[Stored data entries]
++++++

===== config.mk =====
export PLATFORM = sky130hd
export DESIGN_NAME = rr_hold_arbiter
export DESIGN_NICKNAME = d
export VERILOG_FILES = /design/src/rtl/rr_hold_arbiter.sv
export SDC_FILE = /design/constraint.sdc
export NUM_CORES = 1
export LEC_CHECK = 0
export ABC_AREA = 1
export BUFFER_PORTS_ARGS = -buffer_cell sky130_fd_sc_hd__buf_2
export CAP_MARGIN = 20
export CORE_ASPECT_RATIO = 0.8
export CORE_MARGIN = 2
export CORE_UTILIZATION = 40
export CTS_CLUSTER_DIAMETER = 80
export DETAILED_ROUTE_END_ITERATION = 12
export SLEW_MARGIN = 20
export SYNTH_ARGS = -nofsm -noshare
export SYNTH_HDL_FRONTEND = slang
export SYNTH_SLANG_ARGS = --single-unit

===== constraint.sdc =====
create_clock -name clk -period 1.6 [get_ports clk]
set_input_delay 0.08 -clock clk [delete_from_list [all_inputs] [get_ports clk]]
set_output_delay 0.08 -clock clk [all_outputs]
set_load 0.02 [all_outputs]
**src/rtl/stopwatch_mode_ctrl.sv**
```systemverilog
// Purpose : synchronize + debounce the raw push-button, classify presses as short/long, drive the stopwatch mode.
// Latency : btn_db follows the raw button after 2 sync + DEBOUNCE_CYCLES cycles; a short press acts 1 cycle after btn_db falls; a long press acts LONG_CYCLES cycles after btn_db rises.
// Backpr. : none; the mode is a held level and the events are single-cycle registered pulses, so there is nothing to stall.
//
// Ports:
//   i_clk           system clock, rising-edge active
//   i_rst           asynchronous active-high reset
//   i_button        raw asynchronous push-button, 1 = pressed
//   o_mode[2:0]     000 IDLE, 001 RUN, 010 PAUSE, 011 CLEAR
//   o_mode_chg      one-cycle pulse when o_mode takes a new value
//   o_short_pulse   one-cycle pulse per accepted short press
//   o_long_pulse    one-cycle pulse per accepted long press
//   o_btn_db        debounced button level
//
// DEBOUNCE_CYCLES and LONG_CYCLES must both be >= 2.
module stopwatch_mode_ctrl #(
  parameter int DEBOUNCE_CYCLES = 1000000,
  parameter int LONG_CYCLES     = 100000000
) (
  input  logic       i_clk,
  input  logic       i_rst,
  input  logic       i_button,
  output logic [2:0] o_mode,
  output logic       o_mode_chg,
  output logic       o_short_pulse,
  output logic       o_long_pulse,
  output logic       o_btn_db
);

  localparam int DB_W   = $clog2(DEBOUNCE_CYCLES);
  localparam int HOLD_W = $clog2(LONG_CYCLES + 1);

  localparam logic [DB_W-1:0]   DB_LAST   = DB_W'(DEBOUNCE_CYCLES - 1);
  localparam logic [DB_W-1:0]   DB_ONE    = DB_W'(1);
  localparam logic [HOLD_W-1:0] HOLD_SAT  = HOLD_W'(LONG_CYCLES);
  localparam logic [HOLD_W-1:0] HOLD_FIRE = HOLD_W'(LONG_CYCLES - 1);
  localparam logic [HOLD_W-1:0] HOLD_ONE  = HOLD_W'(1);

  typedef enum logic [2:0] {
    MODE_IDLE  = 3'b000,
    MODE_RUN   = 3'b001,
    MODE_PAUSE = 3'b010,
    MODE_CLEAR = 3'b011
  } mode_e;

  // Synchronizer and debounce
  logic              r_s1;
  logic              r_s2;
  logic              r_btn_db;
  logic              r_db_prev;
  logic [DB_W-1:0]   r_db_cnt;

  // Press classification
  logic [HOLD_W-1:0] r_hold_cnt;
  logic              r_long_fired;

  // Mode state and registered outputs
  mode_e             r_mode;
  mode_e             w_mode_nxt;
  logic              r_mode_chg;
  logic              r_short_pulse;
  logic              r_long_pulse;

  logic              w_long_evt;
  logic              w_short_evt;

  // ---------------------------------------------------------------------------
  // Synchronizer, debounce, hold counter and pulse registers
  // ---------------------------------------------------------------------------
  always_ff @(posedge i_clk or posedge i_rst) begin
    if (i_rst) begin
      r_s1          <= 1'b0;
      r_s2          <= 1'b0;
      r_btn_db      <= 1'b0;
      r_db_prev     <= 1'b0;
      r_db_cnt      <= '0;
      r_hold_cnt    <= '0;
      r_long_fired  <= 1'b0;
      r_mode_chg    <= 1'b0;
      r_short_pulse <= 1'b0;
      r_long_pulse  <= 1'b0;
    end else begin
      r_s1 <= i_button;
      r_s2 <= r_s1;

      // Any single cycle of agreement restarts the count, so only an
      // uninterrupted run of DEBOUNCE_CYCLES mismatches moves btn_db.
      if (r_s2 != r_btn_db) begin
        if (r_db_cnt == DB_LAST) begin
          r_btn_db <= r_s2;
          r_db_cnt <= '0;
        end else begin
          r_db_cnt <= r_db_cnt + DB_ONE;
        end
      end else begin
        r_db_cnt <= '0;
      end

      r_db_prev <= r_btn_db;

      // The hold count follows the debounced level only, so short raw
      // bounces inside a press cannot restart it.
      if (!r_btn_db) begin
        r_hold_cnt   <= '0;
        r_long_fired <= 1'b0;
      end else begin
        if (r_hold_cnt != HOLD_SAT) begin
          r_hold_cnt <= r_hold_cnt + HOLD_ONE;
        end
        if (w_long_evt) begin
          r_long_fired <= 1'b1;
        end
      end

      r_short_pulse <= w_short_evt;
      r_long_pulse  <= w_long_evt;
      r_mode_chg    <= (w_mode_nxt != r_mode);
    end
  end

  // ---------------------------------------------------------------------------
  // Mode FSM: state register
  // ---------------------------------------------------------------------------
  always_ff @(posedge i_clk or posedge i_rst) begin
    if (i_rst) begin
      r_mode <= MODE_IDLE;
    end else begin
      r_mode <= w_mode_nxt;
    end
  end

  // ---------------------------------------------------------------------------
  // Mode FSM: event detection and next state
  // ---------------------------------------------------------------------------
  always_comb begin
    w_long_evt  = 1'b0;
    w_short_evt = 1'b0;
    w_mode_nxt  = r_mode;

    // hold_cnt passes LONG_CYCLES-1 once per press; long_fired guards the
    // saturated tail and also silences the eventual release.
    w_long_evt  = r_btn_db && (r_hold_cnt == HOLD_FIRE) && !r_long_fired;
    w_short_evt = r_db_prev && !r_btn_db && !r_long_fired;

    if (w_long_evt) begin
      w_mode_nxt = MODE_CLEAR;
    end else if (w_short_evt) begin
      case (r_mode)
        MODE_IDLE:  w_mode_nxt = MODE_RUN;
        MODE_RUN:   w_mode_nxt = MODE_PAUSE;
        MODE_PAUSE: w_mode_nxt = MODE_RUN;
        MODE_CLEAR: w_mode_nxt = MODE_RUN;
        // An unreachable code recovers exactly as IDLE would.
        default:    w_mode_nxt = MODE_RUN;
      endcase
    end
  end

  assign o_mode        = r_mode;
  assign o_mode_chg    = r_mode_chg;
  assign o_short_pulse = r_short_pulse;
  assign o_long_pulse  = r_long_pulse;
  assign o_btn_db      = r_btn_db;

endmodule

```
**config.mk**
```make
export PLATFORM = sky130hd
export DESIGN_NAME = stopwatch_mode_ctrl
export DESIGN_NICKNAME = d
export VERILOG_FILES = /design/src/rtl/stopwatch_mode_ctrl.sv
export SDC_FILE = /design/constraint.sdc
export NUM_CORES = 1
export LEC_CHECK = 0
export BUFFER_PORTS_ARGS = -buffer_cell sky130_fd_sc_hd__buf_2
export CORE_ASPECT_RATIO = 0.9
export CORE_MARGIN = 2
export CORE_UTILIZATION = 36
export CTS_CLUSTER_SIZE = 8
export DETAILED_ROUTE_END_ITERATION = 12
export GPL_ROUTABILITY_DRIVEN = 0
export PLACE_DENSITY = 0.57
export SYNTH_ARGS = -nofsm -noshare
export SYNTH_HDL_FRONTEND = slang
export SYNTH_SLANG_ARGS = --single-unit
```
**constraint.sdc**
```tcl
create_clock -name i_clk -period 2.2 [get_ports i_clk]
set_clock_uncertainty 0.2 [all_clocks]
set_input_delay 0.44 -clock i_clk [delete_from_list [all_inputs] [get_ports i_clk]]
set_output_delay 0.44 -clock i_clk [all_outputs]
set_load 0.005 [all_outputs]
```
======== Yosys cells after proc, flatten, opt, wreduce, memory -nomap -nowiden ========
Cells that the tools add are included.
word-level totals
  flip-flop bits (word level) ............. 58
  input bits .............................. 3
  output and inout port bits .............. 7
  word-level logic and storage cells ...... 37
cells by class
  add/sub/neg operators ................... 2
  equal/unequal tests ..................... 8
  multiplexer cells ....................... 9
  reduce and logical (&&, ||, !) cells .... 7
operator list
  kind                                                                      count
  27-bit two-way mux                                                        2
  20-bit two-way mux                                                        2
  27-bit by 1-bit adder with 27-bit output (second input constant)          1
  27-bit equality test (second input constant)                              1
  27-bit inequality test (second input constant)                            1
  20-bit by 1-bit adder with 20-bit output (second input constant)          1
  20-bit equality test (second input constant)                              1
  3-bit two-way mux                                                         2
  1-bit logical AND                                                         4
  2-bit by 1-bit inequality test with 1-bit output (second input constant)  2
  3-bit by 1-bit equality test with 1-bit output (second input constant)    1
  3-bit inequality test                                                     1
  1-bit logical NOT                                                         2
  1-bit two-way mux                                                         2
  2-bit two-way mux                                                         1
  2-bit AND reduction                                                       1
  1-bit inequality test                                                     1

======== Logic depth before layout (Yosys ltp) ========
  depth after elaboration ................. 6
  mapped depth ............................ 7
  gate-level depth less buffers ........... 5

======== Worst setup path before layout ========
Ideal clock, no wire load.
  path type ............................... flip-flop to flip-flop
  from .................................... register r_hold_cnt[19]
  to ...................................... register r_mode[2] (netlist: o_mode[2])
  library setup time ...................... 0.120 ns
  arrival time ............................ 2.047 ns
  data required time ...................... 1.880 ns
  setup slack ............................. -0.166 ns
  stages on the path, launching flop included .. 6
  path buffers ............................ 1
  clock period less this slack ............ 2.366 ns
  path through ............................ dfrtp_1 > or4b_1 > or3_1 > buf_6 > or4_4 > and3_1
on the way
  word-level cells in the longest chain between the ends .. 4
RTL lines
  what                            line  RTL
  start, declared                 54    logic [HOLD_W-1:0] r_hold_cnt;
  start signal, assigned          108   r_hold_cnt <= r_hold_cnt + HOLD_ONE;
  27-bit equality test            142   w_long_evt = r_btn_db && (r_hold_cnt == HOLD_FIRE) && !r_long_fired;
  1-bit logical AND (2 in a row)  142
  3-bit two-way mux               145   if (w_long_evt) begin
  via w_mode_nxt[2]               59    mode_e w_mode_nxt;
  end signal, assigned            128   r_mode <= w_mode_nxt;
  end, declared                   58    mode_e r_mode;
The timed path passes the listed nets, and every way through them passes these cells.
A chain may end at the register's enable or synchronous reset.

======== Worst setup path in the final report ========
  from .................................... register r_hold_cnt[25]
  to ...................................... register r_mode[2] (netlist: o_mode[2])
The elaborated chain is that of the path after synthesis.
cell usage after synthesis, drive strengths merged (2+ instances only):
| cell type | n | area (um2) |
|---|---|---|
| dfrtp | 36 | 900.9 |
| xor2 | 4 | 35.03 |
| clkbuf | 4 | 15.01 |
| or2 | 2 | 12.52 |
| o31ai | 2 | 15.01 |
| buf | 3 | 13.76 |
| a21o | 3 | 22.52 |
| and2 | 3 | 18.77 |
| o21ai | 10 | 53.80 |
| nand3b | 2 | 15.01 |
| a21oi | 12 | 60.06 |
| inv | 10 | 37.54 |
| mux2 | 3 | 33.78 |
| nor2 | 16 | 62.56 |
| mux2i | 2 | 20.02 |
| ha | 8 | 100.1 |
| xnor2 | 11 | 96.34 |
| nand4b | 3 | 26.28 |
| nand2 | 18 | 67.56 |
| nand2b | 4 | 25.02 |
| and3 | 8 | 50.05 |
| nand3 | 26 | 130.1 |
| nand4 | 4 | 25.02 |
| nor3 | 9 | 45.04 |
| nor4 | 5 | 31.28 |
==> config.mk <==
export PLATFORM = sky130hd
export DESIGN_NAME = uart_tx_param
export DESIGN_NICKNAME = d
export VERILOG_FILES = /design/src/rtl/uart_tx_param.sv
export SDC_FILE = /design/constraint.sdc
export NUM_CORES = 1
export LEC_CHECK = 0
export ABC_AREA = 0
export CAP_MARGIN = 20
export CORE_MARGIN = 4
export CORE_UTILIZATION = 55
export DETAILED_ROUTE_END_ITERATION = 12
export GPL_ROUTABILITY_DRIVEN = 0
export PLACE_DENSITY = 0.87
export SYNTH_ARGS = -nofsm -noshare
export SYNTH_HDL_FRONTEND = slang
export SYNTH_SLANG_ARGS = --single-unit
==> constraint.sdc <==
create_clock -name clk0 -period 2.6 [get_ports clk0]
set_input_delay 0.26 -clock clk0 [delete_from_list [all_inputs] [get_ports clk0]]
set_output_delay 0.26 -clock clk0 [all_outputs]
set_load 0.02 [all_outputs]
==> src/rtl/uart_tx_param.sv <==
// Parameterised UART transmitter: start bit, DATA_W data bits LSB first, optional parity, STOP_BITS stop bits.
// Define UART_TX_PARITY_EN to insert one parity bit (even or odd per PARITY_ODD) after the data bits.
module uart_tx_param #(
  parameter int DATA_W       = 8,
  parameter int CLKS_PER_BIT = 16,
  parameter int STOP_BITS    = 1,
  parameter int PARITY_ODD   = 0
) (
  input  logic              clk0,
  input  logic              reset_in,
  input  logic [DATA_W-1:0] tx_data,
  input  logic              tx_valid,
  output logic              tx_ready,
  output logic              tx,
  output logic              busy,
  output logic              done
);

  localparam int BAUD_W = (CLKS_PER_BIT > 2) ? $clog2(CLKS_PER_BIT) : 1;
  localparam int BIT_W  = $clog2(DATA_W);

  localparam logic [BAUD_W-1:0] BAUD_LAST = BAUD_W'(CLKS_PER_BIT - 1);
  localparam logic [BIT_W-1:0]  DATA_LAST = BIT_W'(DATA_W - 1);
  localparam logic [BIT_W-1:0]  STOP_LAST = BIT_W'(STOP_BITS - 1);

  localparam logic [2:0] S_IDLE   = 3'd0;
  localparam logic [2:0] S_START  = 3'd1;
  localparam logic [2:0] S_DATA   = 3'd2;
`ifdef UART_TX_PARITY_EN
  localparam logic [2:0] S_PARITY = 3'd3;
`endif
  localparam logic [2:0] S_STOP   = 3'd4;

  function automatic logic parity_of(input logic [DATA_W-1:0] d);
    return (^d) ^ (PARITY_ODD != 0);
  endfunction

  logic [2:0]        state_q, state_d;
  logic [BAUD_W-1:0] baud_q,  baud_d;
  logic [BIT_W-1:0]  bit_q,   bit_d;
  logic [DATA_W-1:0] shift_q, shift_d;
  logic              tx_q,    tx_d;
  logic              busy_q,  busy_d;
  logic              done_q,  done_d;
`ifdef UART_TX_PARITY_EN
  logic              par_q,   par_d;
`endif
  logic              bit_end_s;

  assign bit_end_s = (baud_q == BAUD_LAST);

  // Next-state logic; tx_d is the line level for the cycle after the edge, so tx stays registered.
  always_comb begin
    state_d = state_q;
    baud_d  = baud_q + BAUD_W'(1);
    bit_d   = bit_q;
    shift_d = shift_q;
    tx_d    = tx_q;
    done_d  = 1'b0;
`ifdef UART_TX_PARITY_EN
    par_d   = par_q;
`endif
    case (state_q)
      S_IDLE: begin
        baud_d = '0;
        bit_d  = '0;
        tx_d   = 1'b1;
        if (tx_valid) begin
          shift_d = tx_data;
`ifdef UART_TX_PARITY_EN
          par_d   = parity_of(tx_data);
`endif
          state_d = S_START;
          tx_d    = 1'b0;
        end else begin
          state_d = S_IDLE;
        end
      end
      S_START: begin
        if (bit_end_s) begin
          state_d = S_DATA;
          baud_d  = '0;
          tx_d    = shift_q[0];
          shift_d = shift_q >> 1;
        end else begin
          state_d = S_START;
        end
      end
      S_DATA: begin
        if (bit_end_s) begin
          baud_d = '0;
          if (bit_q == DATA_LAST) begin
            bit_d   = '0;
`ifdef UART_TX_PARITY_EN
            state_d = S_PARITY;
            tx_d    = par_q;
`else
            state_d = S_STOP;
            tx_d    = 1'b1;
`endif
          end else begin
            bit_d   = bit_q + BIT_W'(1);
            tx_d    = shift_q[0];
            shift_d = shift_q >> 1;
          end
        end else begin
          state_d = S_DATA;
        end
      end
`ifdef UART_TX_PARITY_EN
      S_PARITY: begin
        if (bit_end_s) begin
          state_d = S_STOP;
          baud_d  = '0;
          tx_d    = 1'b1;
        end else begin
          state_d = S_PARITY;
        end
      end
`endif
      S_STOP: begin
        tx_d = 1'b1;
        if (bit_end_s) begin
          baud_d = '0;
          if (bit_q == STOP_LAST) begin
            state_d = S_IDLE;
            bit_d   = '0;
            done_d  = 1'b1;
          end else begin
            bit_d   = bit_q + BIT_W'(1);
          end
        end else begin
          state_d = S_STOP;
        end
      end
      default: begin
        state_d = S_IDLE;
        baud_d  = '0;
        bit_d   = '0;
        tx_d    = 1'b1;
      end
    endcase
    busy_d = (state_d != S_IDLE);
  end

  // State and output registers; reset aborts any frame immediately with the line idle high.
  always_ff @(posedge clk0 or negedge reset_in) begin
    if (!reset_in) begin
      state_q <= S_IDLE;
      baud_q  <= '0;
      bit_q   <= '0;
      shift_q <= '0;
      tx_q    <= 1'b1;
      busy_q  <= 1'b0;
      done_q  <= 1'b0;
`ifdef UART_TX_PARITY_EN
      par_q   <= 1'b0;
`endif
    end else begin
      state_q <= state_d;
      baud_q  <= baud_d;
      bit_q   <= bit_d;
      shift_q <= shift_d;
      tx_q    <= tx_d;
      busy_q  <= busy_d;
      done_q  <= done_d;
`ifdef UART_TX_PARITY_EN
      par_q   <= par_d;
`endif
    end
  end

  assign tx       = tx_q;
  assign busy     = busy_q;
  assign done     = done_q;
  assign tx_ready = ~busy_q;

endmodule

++++++

What you need to do:
All that is wanted is a faithful reproduction of the line above with "8 | 50.05 |", the line with "localparam logic [2:0] S_START", and every line in between.

Answer below:
| and3 | 8 | 50.05 |
| nand3 | 26 | 130.1 |
| nand4 | 4 | 25.02 |
| nor3 | 9 | 45.04 |
| nor4 | 5 | 31.28 |
==> config.mk <==
export PLATFORM = sky130hd
export DESIGN_NAME = uart_tx_param
export DESIGN_NICKNAME = d
export VERILOG_FILES = /design/src/rtl/uart_tx_param.sv
export SDC_FILE = /design/constraint.sdc
export NUM_CORES = 1
export LEC_CHECK = 0
export ABC_AREA = 0
export CAP_MARGIN = 20
export CORE_MARGIN = 4
export CORE_UTILIZATION = 55
export DETAILED_ROUTE_END_ITERATION = 12
export GPL_ROUTABILITY_DRIVEN = 0
export PLACE_DENSITY = 0.87
export SYNTH_ARGS = -nofsm -noshare
export SYNTH_HDL_FRONTEND = slang
export SYNTH_SLANG_ARGS = --single-unit
==> constraint.sdc <==
create_clock -name clk0 -period 2.6 [get_ports clk0]
set_input_delay 0.26 -clock clk0 [delete_from_list [all_inputs] [get_ports clk0]]
set_output_delay 0.26 -clock clk0 [all_outputs]
set_load 0.02 [all_outputs]
==> src/rtl/uart_tx_param.sv <==
// Parameterised UART transmitter: start bit, DATA_W data bits LSB first, optional parity, STOP_BITS stop bits.
// Define UART_TX_PARITY_EN to insert one parity bit (even or odd per PARITY_ODD) after the data bits.
module uart_tx_param #(
  parameter int DATA_W       = 8,
  parameter int CLKS_PER_BIT = 16,
  parameter int STOP_BITS    = 1,
  parameter int PARITY_ODD   = 0
) (
  input  logic              clk0,
  input  logic              reset_in,
  input  logic [DATA_W-1:0] tx_data,
  input  logic              tx_valid,
  output logic              tx_ready,
  output logic              tx,
  output logic              busy,
  output logic              done
);

  localparam int BAUD_W = (CLKS_PER_BIT > 2) ? $clog2(CLKS_PER_BIT) : 1;
  localparam int BIT_W  = $clog2(DATA_W);

  localparam logic [BAUD_W-1:0] BAUD_LAST = BAUD_W'(CLKS_PER_BIT - 1);
  localparam logic [BIT_W-1:0]  DATA_LAST = BIT_W'(DATA_W - 1);
  localparam logic [BIT_W-1:0]  STOP_LAST = BIT_W'(STOP_BITS - 1);

  localparam logic [2:0] S_IDLE   = 3'd0;
  localparam logic [2:0] S_START  = 3'd1;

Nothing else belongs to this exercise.